In Middlebury, Vermont there’s a restaurant that primarily sells buns — sweet buns, savory buns, but always buns in a pleasing, spiral shape. Haymaker Bun Company operates out of the same space as the Arcadian, an Italian-leaning restaurant right on the Middlebury River. In the mornings, the buns, along with other pastries and coffee, take over the front of the restaurant, and at the counter right in front of the entrance, customers can watch as a baker stretches out the dough, spreads out filling, and then rolls the whole thing into a log before slicing that log into more buns.
A restaurant specializing in one item isn’t novel. Bakeries, in particular, often deal primarily in one item. But a bakery specializing in buns — and not loaves or doughnuts or even muffins — is unusual. Technically, a bun can come in a variety of shapes — an early episode of the Great British Bake Off features a Paul Hollywood recipe for iced buns that resemble small hoagies. Buns are defined more by their handheld size. But, in America, when we hear the word “bun,” we most likely think of cinnamon buns and sticky buns with a spiral of dough sandwiching gooey, sweet filling. Those are the buns I’m talking about here — and in Middlebury, I couldn’t remember the last time I had a specifically savory bun, in which sticky cinnamon filling is swapped for broccoli and cheddar or sausage with caramelized onions and rosemary. It’s a shame the savory versions are so scarce.

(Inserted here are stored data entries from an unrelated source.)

--- src/rtl/json_cmd_pkg.sv ---
// Shared types and command codes for the JSON command path (scheduler and sender).
package json_cmd_pkg;

  typedef enum logic [1:0] {IDLE, ISSUE, WAIT_DONE, GAP} sched_state_t;

  localparam logic [3:0] CMD_STOP      = 4'd0;
  localparam logic [3:0] CMD_FWD       = 4'd1;
  localparam logic [3:0] CMD_LEFT      = 4'd2;
  localparam logic [3:0] CMD_RIGHT     = 4'd3;
  localparam logic [3:0] CMD_HEARTBEAT = 4'd4;

  // Width of a counter that must hold the larger of two clock budgets.
  function automatic int cnt_width(input int a, input int b);
    return $clog2(((a > b) ? a : b) + 1);
  endfunction

endpackage

--- src/rtl/cmd_arb_pick.sv ---
// Combinational picker: requester 0 wins outright, the rest are searched
// round-robin from rr_ptr upward, wrapping back to 1.
module cmd_arb_pick #(
  parameter int NUM_REQ = 3,
  parameter int IDX_W   = $clog2(NUM_REQ)
) (
  input  logic [NUM_REQ-1:0] req,
  input  logic [IDX_W-1:0]   rr_ptr,
  output logic               pick_valid,
  output logic [IDX_W-1:0]   pick_idx
);

  int cand;

  always_comb begin
    pick_valid = 1'b0;
    pick_idx   = '0;
    cand       = 0;
    if (req[0]) begin
      pick_valid = 1'b1;
    end else begin
      for (int k = 0; k < NUM_REQ - 1; k++) begin
        // maps rr_ptr+k onto the range 1..NUM_REQ-1
        cand = (int'(rr_ptr) + NUM_REQ - 2 + k) % (NUM_REQ - 1) + 1;
        if (!pick_valid && req[cand]) begin
          pick_valid = 1'b1;
          pick_idx   = IDX_W'(cand);
        end
      end
    end
  end

endmodule

--- src/rtl/json_cmd_scheduler.sv ---
// Shares one JSON command sender among NUM_REQ requesters: fixed priority for
// the stop path (0), round-robin for the rest, with completion timeout and gap.
module json_cmd_scheduler
  import json_cmd_pkg::*;
#(
  parameter int NUM_REQ      = 3,
  parameter int CMD_W        = 4,
  parameter int GAP_CLKS     = 50_000,
  parameter int TIMEOUT_CLKS = 250_000
) (
  input  logic                       clk,
  input  logic                       rst,
  input  logic [NUM_REQ-1:0]         req,
  input  logic [NUM_REQ*CMD_W-1:0]   req_cmd,
  output logic [NUM_REQ-1:0]         gnt,
  output logic [NUM_REQ-1:0]         done,
  output logic                       snd_valid,
  output logic [CMD_W-1:0]           snd_cmd,
  input  logic                       snd_ready,
  input  logic                       snd_done,
  output logic                       busy,
  output logic                       timeout_err,
  output logic [$clog2(NUM_REQ)-1:0] owner
);

  localparam int IDX_W = $clog2(NUM_REQ);
  localparam int CNT_W = cnt_width(GAP_CLKS, TIMEOUT_CLKS);
  localparam logic [CNT_W-1:0] TO_LAST  = CNT_W'(TIMEOUT_CLKS - 1);
  // A zero gap still spends one cycle in GAP, same as a gap of one.
  localparam logic [CNT_W-1:0] GAP_LAST = CNT_W'((GAP_CLKS > 0) ? GAP_CLKS - 1 : 0);

  sched_state_t      state_q, state_d;
  logic [CNT_W-1:0]  cnt_q;
  logic [IDX_W-1:0]  owner_q;
  logic [IDX_W-1:0]  rr_q;
  logic [CMD_W-1:0]  cmd_q;
  logic [NUM_REQ-1:0] done_q;
  logic              pick_valid;
  logic [IDX_W-1:0]  pick_idx;

  function automatic logic [IDX_W-1:0] next_rr(input logic [IDX_W-1:0] idx);
    if (int'(idx) >= NUM_REQ - 1) return IDX_W'(1);
    return idx + IDX_W'(1);
  endfunction

  function automatic logic [NUM_REQ-1:0] onehot(input logic [IDX_W-1:0] idx);
    return NUM_REQ'(1) << idx;
  endfunction

  cmd_arb_pick #(.NUM_REQ(NUM_REQ), .IDX_W(IDX_W)) u_pick (
    .req        (req),
    .rr_ptr     (rr_q),
    .pick_valid (pick_valid),
    .pick_idx   (pick_idx)
  );

  always_ff @(posedge clk) begin
    if (!rst) begin
      state_q <= IDLE;
      cnt_q   <= '0;
      owner_q <= '0;
      rr_q    <= IDX_W'(1);
      cmd_q   <= '0;
      done_q  <= '0;
    end else begin
      state_q <= state_d;
      done_q  <= '0;
      case (state_q)
        IDLE: begin
          cnt_q <= '0;
          if (pick_valid) begin
            owner_q <= pick_idx;
            cmd_q   <= req_cmd[int'(pick_idx)*CMD_W +: CMD_W];
            if (pick_idx != '0) rr_q <= next_rr(pick_idx);
          end
        end
        ISSUE: begin
          if (snd_ready) cnt_q <= '0;
        end
        WAIT_DONE: begin
          if (snd_done) begin
            done_q <= onehot(owner_q);
            cnt_q  <= '0;
          end else if (cnt_q == TO_LAST) begin
            cnt_q <= '0;
          end else begin
            cnt_q <= cnt_q + CNT_W'(1);
          end
        end
        GAP: begin
          if (cnt_q == GAP_LAST) cnt_q <= '0;
          else                   cnt_q <= cnt_q + CNT_W'(1);
        end
        default: cnt_q <= '0;
      endcase
    end
  end

  always_comb begin
    state_d = state_q;
    case (state_q)
      IDLE:      if (pick_valid) state_d = ISSUE;
      ISSUE:     if (snd_ready) state_d = WAIT_DONE;
      WAIT_DONE: if (snd_done || cnt_q == TO_LAST) state_d = GAP;
      GAP:       if (cnt_q == GAP_LAST) state_d = IDLE;
      default:   state_d = IDLE;
    endcase
  end

  assign snd_valid   = (state_q == ISSUE);
  assign snd_cmd     = cmd_q;
  assign gnt         = (state_q == ISSUE && snd_ready) ? onehot(owner_q) : '0;
  assign done        = done_q;
  assign timeout_err = (state_q == WAIT_DONE) && (cnt_q == TO_LAST) && !snd_done;
  assign busy        = (state_q != IDLE);
  assign owner       = owner_q;

endmodule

Sweet, swirly buns, filled with cinnamon or nuts or some other syrupy, sugary concoction, are everywhere. They’re at bakeries and on restaurant breakfast menus, at Cinnabon, sold in four-packs in supermarkets, and dominate the cases at coffee shop chains (Starbucks offers both a cinnamon-sugar “morning bun” and a cinnamon roll, with a layer of icing melted on top like a slice of American cheese). And while the sweet buns are certainly a worthy treat, they don’t offer the same practicality as their savory counterparts.
Sweet buns are indulgences, thanks to rich frosting and literal heaps of sugar. However, with an ideal ratio of dough to savory filling (that may include protein and possibly even nutritious vegetables), savory buns can be a hearty — and balanced! — breakfast. If they were more readily available, they’d cure many an afternoon hunger pang. In short, they serve a real purpose. They — like a hand pie, sausage roll, or Hot Pocket — are a meal.

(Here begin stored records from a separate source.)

`src/rtl/delta_sigma_pkg.sv`:
```
// rtl/delta_sigma_pkg.sv - shared constants for the pulse-density modulator
package delta_sigma_pkg;

  // Default level/accumulator width; output resolution is 1/2^BITS.
  localparam int DS_BITS_DEFAULT = 5;

endpackage : delta_sigma_pkg

```
`src/rtl/delta_sigma.sv`:
```
// rtl/delta_sigma.sv - first-order delta-sigma modulator, level in, 1-bit stream out
module delta_sigma
  import delta_sigma_pkg::*;
#(
  parameter int BITS = DS_BITS_DEFAULT
) (
  input  logic            clk,
  input  logic            rst,
  input  logic [BITS-1:0] data_in,
  input  logic            data_in_en,
  input  logic            next,
  output logic            out
);

  logic [BITS-1:0] level_q;
  logic [BITS-1:0] acc_q;
  logic [BITS-1:0] acc_d;
  logic            out_q;
  logic            out_d;

  // One modulator step: accumulator wraps modulo 2^BITS and the carry is the output bit.
  // A step taken on the same edge as a load still sees the old level_q.
  always_comb begin
    {out_d, acc_d} = {1'b0, acc_q} + {1'b0, level_q};
  end

  // Level register: loads independently of stepping.
  always_ff @(posedge clk or negedge rst) begin
    if (!rst) begin
      level_q <= '0;
    end else if (data_in_en) begin
      level_q <= data_in;
    end
  end

  // Accumulator: advances only on a step strobe, otherwise holds.
  always_ff @(posedge clk or negedge rst) begin
    if (!rst) begin
      acc_q <= '0;
    end else if (next) begin
      acc_q <= acc_d;
    end
  end

  // Output register: static level that changes only when a step is taken.
  always_ff @(posedge clk or negedge rst) begin
    if (!rst) begin
      out_q <= 1'b0;
    end else if (next) begin
      out_q <= out_d;
    end
  end

  assign out = out_q;

endmodule : delta_sigma

```
[src/rtl/btn_event_arbiter_rr_pick.sv]
// -----------------------------------------------------------------------------
// rr_pick
// Combinational round-robin picker. The search starts one index after
// last_grant and wraps modulo N, so non-power-of-two N never yields an
// index >= N.
// Ports:
//   req        in  N     request vector (bit i = source i has work)
//   last_grant in  ID_W  index granted most recently
//   grant      out ID_W  first requesting index after last_grant (0 if none)
//   any_req    out 1     at least one request bit is set
// -----------------------------------------------------------------------------
module rr_pick #(
    parameter int N    = 4,
    parameter int ID_W = $clog2(N)
) (
    input  logic [N-1:0]    req,
    input  logic [ID_W-1:0] last_grant,
    output logic [ID_W-1:0] grant,
    output logic            any_req
);

    always_comb begin
        int  idx;
        logic found;
        grant   = '0;
        any_req = |req;
        found   = 1'b0;
        idx     = 0;
        // k runs 1..N so last_grant itself is visited last.
        for (int k = 1; k <= N; k++) begin
            idx = int'(last_grant) + k;
            if (idx >= N) begin
                idx = idx - N;
            end
            if (!found && req[idx]) begin
                found = 1'b1;
                grant = ID_W'(idx);
            end
        end
    end

endmodule : rr_pick
--- src/rtl/bird_collision_scorer.sv ---
// Collision detection, scoring, lives tracking and game-state sequencing for
// the bird game. The block consumes the one-hot bird row and the pipe pixels
// in the bird's display column, and it returns a die pulse to the bird
// movement block whenever a hit is detected.
module bird_collision_scorer #(
    parameter int unsigned SCORE_W     = 8,
    parameter int unsigned LIVES       = 3,
    parameter int unsigned GRACE_TICKS = 2
) (
    input  logic               clock_i,
    input  logic               reset_i,
    input  logic               start_i,
    input  logic               restart_i,
    input  logic [15:0]        bird_i,
    input  logic [15:0]        pipe_col_i,
    input  logic               col_tick_i,
    output logic               die_o,
    output logic [SCORE_W-1:0] score_o,
    output logic [1:0]         lives_left_o,
    output logic               game_over_o
);

    localparam int unsigned COL_W   = 16;
    localparam int unsigned LIVES_W = 2;
    localparam int unsigned GRACE_W = (GRACE_TICKS < 1) ? 1 : $clog2(GRACE_TICKS + 1);

    typedef enum logic [2:0] {
        ST_IDLE  = 3'd0,
        ST_PLAY  = 3'd1,
        ST_PAUSE = 3'd2,
        ST_HIT   = 3'd3,
        ST_OVER  = 3'd4
    } state_e;

    state_e             state_q, state_d;
    logic [COL_W-1:0]   cur_col_q, cur_col_d;
    logic [GRACE_W-1:0] grace_q, grace_d;
    logic [SCORE_W-1:0] score_q, score_d;
    logic [LIVES_W-1:0] lives_q, lives_d;
    logic               die_q, die_d;
    logic               game_over_q, game_over_d;

    logic               hit_c;
    logic               pipe_cleared_c;
    logic               score_sat_c;

    // Hit: bird overlaps the latched pipe column or fell off the display; masked during grace.
    assign hit_c = (grace_q == '0) &&
                   (((bird_i & cur_col_q) != '0) || (bird_i == '0));

    // A pipe is cleared when the column goes from occupied to fully empty.
    assign pipe_cleared_c = (cur_col_q != '0) && (pipe_col_i == '0);

    assign score_sat_c = &score_q;

    // State and datapath registers with synchronous reset.
    always_ff @(posedge clock_i) begin
        if (reset_i) begin
            state_q     <= ST_IDLE;
            cur_col_q   <= '0;
            grace_q     <= '0;
            score_q     <= '0;
            lives_q     <= LIVES_W'(LIVES);
            die_q       <= 1'b0;
            game_over_q <= 1'b0;
        end else begin
            state_q     <= state_d;
            cur_col_q   <= cur_col_d;
            grace_q     <= grace_d;
            score_q     <= score_d;
            lives_q     <= lives_d;
            die_q       <= die_d;
            game_over_q <= game_over_d;
        end
    end

    // Next-state, datapath update and registered-output decode.
    always_comb begin
        state_d     = state_q;
        cur_col_d   = cur_col_q;
        grace_d     = grace_q;
        score_d     = score_q;
        lives_d     = lives_q;
        die_d       = 1'b0;
        game_over_d = 1'b0;

        case (state_q)
            ST_IDLE: begin
                if (start_i) begin
                    state_d = ST_PLAY;
                end
            end

            ST_PLAY: begin
                if (!start_i) begin
                    // Pausing wins over everything else in the same cycle.
                    state_d = ST_PAUSE;
                end else begin
                    if (col_tick_i) begin
                        cur_col_d = pipe_col_i;
                    end
                    if (hit_c) begin
                        // Hit suppresses any score increment on a coincident tick.
                        state_d = ST_HIT;
                        die_d   = 1'b1;
                        lives_d = lives_q - LIVES_W'(1);
                    end else if (col_tick_i) begin
                        if (grace_q != '0) begin
                            grace_d = grace_q - GRACE_W'(1);
                        end
                        if (pipe_cleared_c && !score_sat_c) begin
                            score_d = score_q + SCORE_W'(1);
                        end
                    end
                end
            end

            ST_PAUSE: begin
                if (start_i) begin
                    state_d = ST_PLAY;
                end
            end

            ST_HIT: begin
                // lives_q already holds the decremented count here.
                if (lives_q == '0) begin
                    state_d     = ST_OVER;
                    game_over_d = 1'b1;
                end else begin
                    state_d = ST_PLAY;
                    grace_d = GRACE_W'(GRACE_TICKS);
                end
            end

            ST_OVER: begin
                if (restart_i) begin
                    state_d   = ST_IDLE;
                    score_d   = '0;
                    lives_d   = LIVES_W'(LIVES);
                    cur_col_d = '0;
                    grace_d   = '0;
                end else begin
                    game_over_d = 1'b1;
                end
            end

            default: begin
                state_d = ST_IDLE;
            end
        endcase
    end

    assign die_o        = die_q;
    assign score_o      = score_q;
    assign lives_left_o = lives_q;
    assign game_over_o  = game_over_q;

endmodule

Other savory pastries have gotten their due. Croissants stuffed with ham and cheese are sold everywhere from Australian import Bourke Street Bakery to Dunkin’. Spanakopita has surpassed Greek bakeries to be sold in the freezer aisle. So isn’t it time for buns? There’s no more satisfying snack than baked, bready dough accompanied by vegetables and cheese, particularly when swirled together to form one, portable, near-mess-free entity. Buns would proliferate in a world designed to my preferences. Until that day, if you’re ever in Middlebury, Vermont, do go to Haymaker Bun Company and get a bun — or several — as long as one is savory.